START Material to process
Context: an optimization exercise on an open-source flow, tuned for small area, a short achievable clock period and few clock cycles per item. The choices shown serve that exercise and are no tape-out recipe. Only simulation tests tie the RTL to the original design; equivalence was not proved. The flow treats the clock pin as an ideal source. Dropping or thinning the clock tree relies on that and would not hold on a real chip. Power figures rest on the tool's default switching activity, not on a simulated workload.

==> flow/design.v <==
`timescale 1ns / 1ps
package acm_pkg;
    localparam int MAX_PATTERN = 64;
    localparam int ADDR_W      = $clog2(MAX_PATTERN);
    localparam int IDX_W       = $clog2(MAX_PATTERN + 1);
    localparam int POS_W       = 16;
    typedef enum logic {
        CMD_PATTERN = 1'b0,
        CMD_TEXT    = 1'b1
    } cmd_t;
endpackage
`timescale 1ns / 1ps
module acm_ram #(
    parameter int WIDTH = 8,
    parameter int DEPTH = 64
) (
    input  logic                     aclk,
    input  logic                     we,
    input  logic [$clog2(DEPTH)-1:0] waddr,
    input  logic [WIDTH-1:0]         wdata,
    input  logic [$clog2(DEPTH)-1:0] raddr,
    output logic [WIDTH-1:0]         rdata
);
    logic [WIDTH-1:0] mem [DEPTH];
    always_ff @(posedge aclk) begin
        if (we) begin
            mem[waddr] <= wdata;
        end
        rdata <= mem[raddr];
    end
endmodule
`timescale 1ns / 1ps
module apostolico_crochemore_matcher_core (
    input  logic             aclk,
    input  logic             aresetn,
    input  logic             s_valid,
    output logic             s_ready,
    input  logic             s_cmd,
    input  logic [7:0]       s_data,
    input  logic             s_last,
    output logic             m_valid,
    input  logic             m_ready,
    output logic             m_found,
    output logic [acm_pkg::POS_W-1:0] m_position
);
    localparam int N     = acm_pkg::MAX_PATTERN;    
    localparam int AW    = acm_pkg::ADDR_W;         
    localparam int IW    = acm_pkg::IDX_W;          
    localparam int POS_W = acm_pkg::POS_W;
    logic             sv, scmd, slast;      
    logic [7:0]       sdata;
    logic             iv, icmd, ilast;      
    logic [7:0]       idata;
    logic             acc, hold, rdy;
    assign acc = s_valid && rdy;
    always_ff @(posedge aclk) begin
        if (!hold) begin
            idata <= sv ? sdata : s_data;
            icmd  <= sv ? scmd  : s_cmd;
            ilast <= sv ? slast : s_last;
        end else if (!sv) begin
            sdata <= s_data;
            scmd  <= s_cmd;
            slast <= s_last;
        end
    end
    always_ff @(posedge aclk) begin
        if (!aresetn) begin
            iv  <= 1'b0;
            sv  <= 1'b0;
            rdy <= 1'b1;
        end else if (!hold) begin
            iv  <= sv || acc;
            sv  <= 1'b0;
            rdy <= 1'b1;
        end else begin
            sv  <= sv || acc;
            rdy <= !(sv || acc);
        end
    end
    logic             loading, have, restart;
    logic [IW-1:0]    kcnt;         
    logic [IW-1:0]    wc;           
    logic [POS_W-1:0] pc;           
    logic [AW-1:0]    h, hl;        
    logic             rv, ov, r_stall;
    logic [IW-1:0]    idx;
    logic             pat_go, txt_go, scan, wr, counted;
    logic [IW-1:0]    kcnt_new;
    assign r_stall = rv && ov && !m_ready;
    assign idx     = loading ? kcnt : '0;
    assign hold    = iv && (icmd ? r_stall : (loading && !kcnt[IW-1] && hl != '0));
    assign pat_go  = iv && !icmd && !hold;
    assign txt_go  = iv && icmd && !hold;
    assign scan    = txt_go && have;
    assign wr      = pat_go && !idx[IW-1];
    assign kcnt_new = idx[IW-1] ? idx : idx + IW'(1);
    assign counted  = (wc[IW-1:1] == '0);
    always_ff @(posedge aclk) begin
        if (!aresetn) begin
            loading <= 1'b0;
            have    <= 1'b0;
            kcnt    <= '0;
            h       <= '0;
            hl      <= '0;
        end else begin
            h  <= (wr && idx == '0) ? '0 : h + AW'(1);
            hl <= wr ? '0 : hl + AW'(1);
            if (pat_go) begin
                loading <= !ilast;
                kcnt    <= kcnt_new;
                have    <= ilast;
            end
        end
    end
    always_ff @(posedge aclk) begin
        if (pat_go && ilast) begin
            wc      <= kcnt_new;
            restart <= 1'b1;
        end else if (scan) begin
            if (counted) begin
                pc <= restart ? '0 : pc + POS_W'(1);
            end
            if (ilast) begin
                wc      <= kcnt;
                restart <= 1'b1;
            end else if (counted) begin
                restart <= 1'b0;
            end else begin
                wc <= wc - IW'(1);
            end
        end
    end
    logic [7:0] ring [N];
    always_ff @(posedge aclk) begin
        ring[0] <= wr ? idata : ring[N-1];
        for (int s = 1; s < N; s++) ring[s] <= ring[s-1];
    end
    logic [N-1:0] g, first, lastp;
    genvar gs;
    generate
        for (gs = 0; gs < N; gs++) begin : g_slot
            logic eq;
            assign eq        = (ring[gs] == idata);
            assign first[gs] = (h == AW'(gs));
            assign lastp[gs] = (hl == AW'((gs + 1) % N));
            always_ff @(posedge aclk) begin
                if (scan) begin
                    g[gs] <= (first[gs] || g[gs]) && eq;
                end else begin
                    g[gs] <= g[(gs + N - 1) % N];
                end
            end
        end
    endgenerate
    logic             rfirst, rf_hold, rfound, rcnt;
    logic             o_take;
    logic [POS_W:0]   od;
    assign rfound = rfirst ? (rcnt && |(g & lastp)) : rf_hold;
    assign o_take = !ov || m_ready;
    always_ff @(posedge aclk) begin
        if (!aresetn) begin
            rv <= 1'b0;
            ov <= 1'b0;
        end else begin
            if (txt_go) begin
                rv <= 1'b1;
            end else if (o_take) begin
                rv <= 1'b0;
            end
            if (o_take) begin
                ov <= rv;
            end
        end
    end
    always_ff @(posedge aclk) begin
        rfirst  <= txt_go;
        rf_hold <= rfound;
        if (txt_go) begin
            rcnt  <= have && counted;
        end
        if (o_take) begin
            od <= {rfound, rcnt ? pc : POS_W'(0)};
        end
    end
    assign s_ready    = rdy;
    assign m_valid    = ov;
    assign m_found    = od[POS_W];
    assign m_position = od[POS_W-1:0];
endmodule
==> flow/config.mk <==
export PLATFORM = sky130hd
export DESIGN_NAME = apostolico_crochemore_matcher_core
export DESIGN_NICKNAME = apostolico_crochemore_matcher_core
export VERILOG_FILES = /design/flow/design.v
export SDC_FILE = /design/flow/constraint.sdc
export NUM_CORES = 4
export LEC_CHECK = 0
export CAP_MARGIN = 20
export CORE_MARGIN = 2
export CORE_UTILIZATION = 70
export SLEW_MARGIN = 20
==> flow/constraint.sdc <==
create_clock -name core_clock -period 8.0 [get_ports {aclk}]
set_input_delay 1.6000 -clock core_clock [delete_from_list [all_inputs] [get_ports {aclk}]]
set_output_delay 1.6000 -clock core_clock [all_outputs]
set_load 0.01 [all_outputs]
standard.sh (not shown) runs the stock make flow with config.mk's settings and CLKGATE_MAP_FILE= SYNTH_SCRIPT=/design/flow/synth_recipe.tcl, a recipe that flattens the netlist after the stock synthesis.
==> flow/flow/run.sh <==
#!/bin/bash
set -euo pipefail
export FLOW_CLOCK_PORT=aclk
bash standard.sh SETUP_SLACK_MARGIN=5.5 \
  "CTS_ARGS=-sink_clustering_enable -repair_clock_nets -sink_clustering_size 30 -sink_clustering_max_diameter 80 -buf_list sky130_fd_sc_hd__clkbuf_16 -dont_use_dummy_load" \
  "PRE_CTS_TCL=$PWD/flow/cts_hook.tcl" \
  finish > flow_standard.log 2>&1
==> flow/flow/cts_hook.tcl <==
rename clock_tree_synthesis my_orig_clock_tree_synthesis
proc clock_tree_synthesis { args } {
  my_orig_clock_tree_synthesis {*}$args
  set block [ord::get_db_block]
  set port_net [$block findNet $::env(FLOW_CLOCK_PORT)]
  set root ""
  foreach it [$port_net getITerms] {
    if { [$it getIoType] eq "INPUT" } {
      if { $root ne "" } { puts "cts_hook: clock port has more than one load, left as is"; return }
      set root [$it getInst]
    }
  }
  if { $root eq "" } { puts "cts_hook: no root buffer found"; return }
  set root_net [[$root findITerm X] getNet]
  set loads {}
  foreach it [$root_net getITerms] {
    if { [$it getInst] != $root } { lappend loads $it }
  }
  if { [llength $loads] > 4 } { puts "cts_hook: root buffer has [llength $loads] loads, left as is"; return }
  foreach it $loads { $it disconnect; $it connect $port_net }
  [$root findITerm A] disconnect
  [$root findITerm X] disconnect
  puts "cts_hook: removed [$root getName]; clock port now drives [llength $loads] buffers"
  odb::dbInst_destroy $root
  odb::dbNet_destroy $root_net
}
The starting point ran to the end with no violations.
Testbench counts at the start, summed over its fixed seeds: cycles 28,267, text beats 26,169.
END Material to process
▸ Directions for this task
Where the listing above has a line with "have && counted;", start there, and output every line exactly through the line with "set_load 0.01 [all_outputs]", which is also included.

▸ Finished exercise
            rcnt  <= have && counted;
        end
        if (o_take) begin
            od <= {rfound, rcnt ? pc : POS_W'(0)};
        end
    end
    assign s_ready    = rdy;
    assign m_valid    = ov;
    assign m_found    = od[POS_W];
    assign m_position = od[POS_W-1:0];
endmodule
==> flow/config.mk <==
export PLATFORM = sky130hd
export DESIGN_NAME = apostolico_crochemore_matcher_core
export DESIGN_NICKNAME = apostolico_crochemore_matcher_core
export VERILOG_FILES = /design/flow/design.v
export SDC_FILE = /design/flow/constraint.sdc
export NUM_CORES = 4
export LEC_CHECK = 0
export CAP_MARGIN = 20
export CORE_MARGIN = 2
export CORE_UTILIZATION = 70
export SLEW_MARGIN = 20
==> flow/constraint.sdc <==
create_clock -name core_clock -period 8.0 [get_ports {aclk}]
set_input_delay 1.6000 -clock core_clock [delete_from_list [all_inputs] [get_ports {aclk}]]
set_output_delay 1.6000 -clock core_clock [all_outputs]
set_load 0.01 [all_outputs]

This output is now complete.